A named list containing settings for the analysis. If NULL, defaults will be used. The settings list may contain:
- fileHeader
A data frame mapping the original column names to remapped column names. Used for t-SNE input preparation.
- selectedColumns
Character vector of columns to be used for the analysis. Defaults to NULL.
- cutOffColumnSize
Numeric. The maximum size of the dataset in terms of columns. Defaults to 50,000.
- excludedColumns
Character vector of columns to exclude from the analysis. Defaults to NULL.
- groupingVariables
Character vector of columns to use for grouping the data during analysis. Defaults to NULL.
- colorVariables
Character vector of columns to use for coloring in the plots. Defaults to NULL.
- preProcessDataset
Character vector of preprocessing methods to apply (e.g., scaling, normalization). Defaults to NULL.
- fontSize
Numeric. Font size for plots. Defaults to 12.
- pointSize
Numeric. Size of points in plots. Defaults to 1.5.
- theme
Character. The ggplot2 theme to use (e.g., "theme_gray"). Defaults to "theme_gray".
- colorPalette
Character. Color palette for plots (e.g., "RdPu"). Defaults to "RdPu".
- aspect_ratio
Numeric. The aspect ratio of plots. Defaults to 1.
- clusterType
Character. The clustering method to use. Options are "Louvain", "Hierarchical", "Mclust", "Density". Defaults to "Louvain".
- removeNA
Logical. Whether to remove rows with NA values. Defaults to FALSE.
- datasetAnalysisGrouped
Logical. Whether to perform grouped dataset analysis. Defaults to FALSE.
- plot_size
Numeric. The size of the plot. Defaults to 12.
- knn_clusters
Numeric. The number of clusters for KNN-based clustering. Defaults to 250.
- perplexity
Numeric. The perplexity parameter for t-SNE. Defaults to NULL (automatically determined).
- exaggeration_factor
Numeric. The exaggeration factor for t-SNE. Defaults to NULL.
- max_iter
Numeric. The maximum number of iterations for t-SNE. Defaults to NULL.
- theta
Numeric. The Barnes-Hut approximation parameter for t-SNE. Defaults to NULL.
- eta
Numeric. The learning rate for t-SNE. Defaults to NULL.
- clustLinkage
Character. Linkage method for hierarchical clustering. Defaults to "ward.D2".
- clustGroups
Numeric. The number of groups for hierarchical clustering. Defaults to 9.
- distMethod
Character. Distance metric for clustering. Defaults to "euclidean".
- minPtsAdjustmentFactor
Numeric. Adjustment factor for the minimum points in DBSCAN clustering. Defaults to 1.
- epsQuantile
Numeric. Quantile to compute the epsilon parameter for DBSCAN clustering. Defaults to 0.9.
- assignOutliers
Logical. Whether to assign outliers in the clustering step. Defaults to TRUE.
- excludeOutliers
Logical. Whether to exclude outliers from clustering. Defaults to TRUE.
- legendPosition
Character. Position of the legend in plots (e.g., "right", "bottom"). Defaults to "right".

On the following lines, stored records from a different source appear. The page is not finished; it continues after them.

Context: an optimization exercise on an open-source flow, tuned for small area. The choices shown serve that exercise and are no tape-out recipe. The RTL was checked by simulation tests, not by an equivalence proof against the original design. No activity file was given, so power comes from the tool's default toggle rates.

==> flow/design.v <==
`timescale 1ns / 1ps
module clkgen_200KHz(
    input clk_100MHz,
    input rst,
    output tick_200KHz
    );
    reg [7:0] counter;
    reg clk_reg;
    always @(posedge clk_100MHz or posedge rst) begin
        if(rst) begin
            counter <= 8'h00;
            clk_reg <= 1'b1;
        end
        else if(counter == 24) begin
            counter <= 8'h00;
            clk_reg <= ~clk_reg;
        end
        else
            counter <= counter + 1;
    end
    assign tick_200KHz = (counter == 24) && !clk_reg;
endmodule
This is an optimization exercise on Yosys and OpenROAD, whose aim is a short achievable clock period and low power, not a production implementation.
Function was checked by simulation only, so behaviour that the tests miss may differ from the original.
Power figures rest on the tool's default switching activity, not on a simulated workload.

Setup of main:
// bn_mac_unit
module bn_mac_unit (
	input wire aclk,
	input wire aresetn,
	input wire aclken,
	input wire bypass,
	input wire[1:0] bn_calfmt,
	input wire[4:0] fixed_point_quat_accrc,
	input wire[31:0] mac_cell_i_op_a,
	input wire[31:0] mac_cell_i_op_x,
	input wire[31:0] mac_cell_i_op_b,
	input wire mac_cell_i_is_a_eq_1,
	input wire mac_cell_i_is_b_eq_0,
	input wire[1:0] mac_cell_i_info_along,
	input wire mac_cell_i_vld,
	output wire[31:0] mac_cell_o_res,
	output wire[1:0] mac_cell_o_info_along,
	output wire mac_cell_o_vld
);
Settings: LEC_CHECK=0, ABC_AREA=1, CAP_MARGIN=20, CORE_MARGIN=2, CORE_UTILIZATION=40, CTS_BUF_LIST=sky130_fd_sc_hd__clkbuf_8, CTS_CLUSTER_DIAMETER=80, CTS_CLUSTER_SIZE=16, SETUP_SLACK_MARGIN=5, SLEW_MARGIN=20; clock period 9.0 ns.
run.sh (not shown) runs the stock make flow with config.mk's settings and CLKGATE_MAP_FILE= SYNTH_SCRIPT=/design/flow/synth_recipe.tcl, a recipe that flattens the netlist after the stock synthesis.
The following lists how the feature branch was set up differently from main:
- swapping 80 for 100 in CTS_CLUSTER_DIAMETER
- swapping 16 for 25 in CTS_CLUSTER_SIZE
- swapping 40 for 50 in CORE_UTILIZATION
- swapping sky130_fd_sc_hd__clkbuf_8 for sky130_fd_sc_hd__clkbuf_8 sky130_fd_sc_hd__clkbuf_16 in CTS_BUF_LIST
## What came out
Across the feature branch and main, the outcome is the same: a clean finish for every run. Critical path's largest stage delay for the feature branch is lower than for main. The run with more routed wire is main, not the feature branch. Taking main as the reference point, the number of nets in the layout of the feature branch falls by about 0.8%. The feature branch and main ended up with nearly the same clock buffer and inverter area fraction after layout. Looking at post-layout worst setup margin across the feature branch and main, the one that comes out lower is the feature branch.

bn_mac_unit, a different RTL version from the one above (not shown whole).
Size: ~6500 cells after synthesis, about 980 flip-flops, about 150 I/O pins.
==> flow/design.v (excerpt) <==
module bn_mac_unit (
	input wire aclk,
	input wire aresetn,
	input wire aclken,
	input wire bypass,
	input wire[1:0] bn_calfmt,
	input wire[4:0] fixed_point_quat_accrc,
	input wire[31:0] mac_cell_i_op_a,
	input wire[31:0] mac_cell_i_op_x,
	input wire[31:0] mac_cell_i_op_b,
	input wire mac_cell_i_is_a_eq_1,
	input wire mac_cell_i_is_b_eq_0,
	input wire[1:0] mac_cell_i_info_along,
	input wire mac_cell_i_vld,
	output wire[31:0] mac_cell_o_res,
	output wire[1:0] mac_cell_o_info_along,
	output wire mac_cell_o_vld
);
==> flow/config.mk <==
export PLATFORM = sky130hd
export DESIGN_NAME = bn_mac_unit
export DESIGN_NICKNAME = bn_mac_unit
export VERILOG_FILES = /design/flow/design.v
export SDC_FILE = /design/flow/constraint.sdc
export NUM_CORES = 4
export LEC_CHECK = 0
export ABC_CLOCK_PERIOD_IN_PS = 2500
export CAP_MARGIN = 20
export CORE_MARGIN = 2
export CORE_UTILIZATION = 65
export PLACE_DENSITY = 0.75
export SETUP_SLACK_MARGIN = 5
export SLEW_MARGIN = 20
==> flow/constraint.sdc <==
create_clock -name core_clock -period 9.0 [get_ports {aclk}]
set_input_delay 1.8000 -clock core_clock [delete_from_list [all_inputs] [get_ports {aclk}]]
set_output_delay 1.8000 -clock core_clock [all_outputs]
set_load 0.01 [all_outputs]
Next try:
- CORE_UTILIZATION: 65 -> 40
- PLACE_DENSITY: 0.75 -> default
Outcome: The new run went through all stages and came out clean; setup slack improved by 88 ps; total power fell by 3.1%; flip-flop and latch count stays the same; worst hold slack got worse by 12 ps; area after synthesis stays the same; global-route usage fell by 15 points.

- datasetAnalysisClustLinkage
Character. Linkage method for dataset-level analysis. Defaults to "ward.D2".
- datasetAnalysisType
Character. Type of dataset analysis (e.g., "heatmap"). Defaults to "heatmap".
- datasetAnalysisRemoveOutliersDownstream
Logical. Whether to remove outliers during downstream dataset analysis (e.g., machine learning). Defaults to FALSE.
- datasetAnalysisSortColumn
Character. The column used to sort dataset analysis results. Defaults to "cluster".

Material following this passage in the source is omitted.